Closed arslansadiq closed 5 years ago

arslansadiq commented 5 years ago

Hi, I hope that you are doing ok.

Background: I am working on uncertainty estimation so, I need to test models trained on one dataset (say MNIST) on test data from different datasets(say Fashion MNIST, NOTMINIST).

Problem: I have a question regarding testing of pre-trained model saved at <saved/[model_name]/model_best> on test data from different dataset. For Example say, I trained my MNIST model on MNIST dataset and I want to test that trained model through "model_best.pth" saved in <saved/[model_name]> on FashionMNIST test data. How can I do that?

Upon testing I am adding resume argument to model_best which I believe probably has information regarding the dataset for testing. Changing the config.json file's dataset path in <saved/[model_name]> doesn't do any good too. It always goes to the dataset model was trained on. Would be kind enough to tell me how can i go around this problem?

SunQpark commented 5 years ago

Maybe there are several solutions possible on this.

I think switching the dataset by using training argument of data_loader class would be simplest one.

change line 14 to 15 of data_loader.py which is

self.data_dir = data_dir
self.dataset = datasets.MNIST(self.data_dir, train=training, ...)

into

self.data_dir = data_dir
if training:
    self.dataset = datasets.MNIST(self.data_dir, train=training, ...)
else:
    self.dataset = datasets.FashionMNIST(self.data_dir, train=training, ...)

But in this case FashionMNIST will just load files from self.data_dir, which contains MNIST. That is because those data sets have identical format, making pytorch dataset class can't tell them apart. So, we should also change the directories where datasets are saved here.

if training:
    self.data_dir = os.path.join(data_dir, 'mnist')
    self.dataset = datasets.MNIST(self.data_dir, train=True, ...)
else:
    self.data_dir = os.path.join(data_dir, 'f_mnist')
    self.dataset = datasets.FashionMNIST(self.data_dir, train=False, ...)

This should work, but I did not tested yet.

arslansadiq commented 5 years ago

This is absolutely going to work. I will test it first thing when I'll be free. Earlier I coded it explicitly in test.py file where it is instantiating data_loader(line 14-21) like this:

data_loader = module_data.FashionMNIST("data/", batch_size=512, shuffle=False, validation_split=0.0, training=False, num_workers=2 )

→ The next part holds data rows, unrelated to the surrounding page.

$ cat config.mk
export PLATFORM = sky130hd
export DESIGN_NAME = wb_cmd_master
export DESIGN_NICKNAME = d
export VERILOG_FILES = /design/src/rtl/wb_cmd_master.sv
export SDC_FILE = /design/constraint.sdc
export NUM_CORES = 1
export LEC_CHECK = 0
export ABC_AREA = 1
export ABC_CLOCK_PERIOD_IN_PS = 2100
export CORE_ASPECT_RATIO = 1.25
export CORE_MARGIN = 8
export CORE_UTILIZATION = 41
export CTS_BUF_LIST = sky130_fd_sc_hd__clkbuf_8
export CTS_CLUSTER_SIZE = 14
export DETAILED_ROUTE_END_ITERATION = 10
export PLACE_DENSITY = 0.91
export SETUP_SLACK_MARGIN = 0.1
export SLEW_MARGIN = 20
export SYNTH_ARGS = -nofsm -noshare
export SYNTH_HDL_FRONTEND = slang
export SYNTH_SLANG_ARGS = --single-unit
$ cat constraint.sdc
create_clock -name wb_clk_i -period 2.1 [get_ports wb_clk_i]
set_clock_uncertainty 0.15 [all_clocks]
set_input_delay 0.21 -clock wb_clk_i [delete_from_list [all_inputs] [get_ports wb_clk_i]]
set_output_delay 0.21 -clock wb_clk_i [all_outputs]
set_load 0.02 [all_outputs]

FashionMNIST is my data loader class in "data_loader/data_loaders.py".

I have couple other data loader modules there as well, and I need to cross test every datatset's test data with every other dataset's. So that means if I follow the solution you suggested then I'll need to pass some variable in to every module data_loaders.py and then put if else conditions or switch right?

I was looking for some solution like, manipulating it from model_best.pth or config.json file, if that's possible.

SunQpark commented 5 years ago

The config.json is saved into the saved/[model name], but there is another copy of config which is saved inside of model checkpoint (pth file). 'resume' option will load configuration not from the json file but the pth file, which makes those changes in json file ignored. I agree that this can be confusing a little bit and will try to find if there is simpler way of doing this.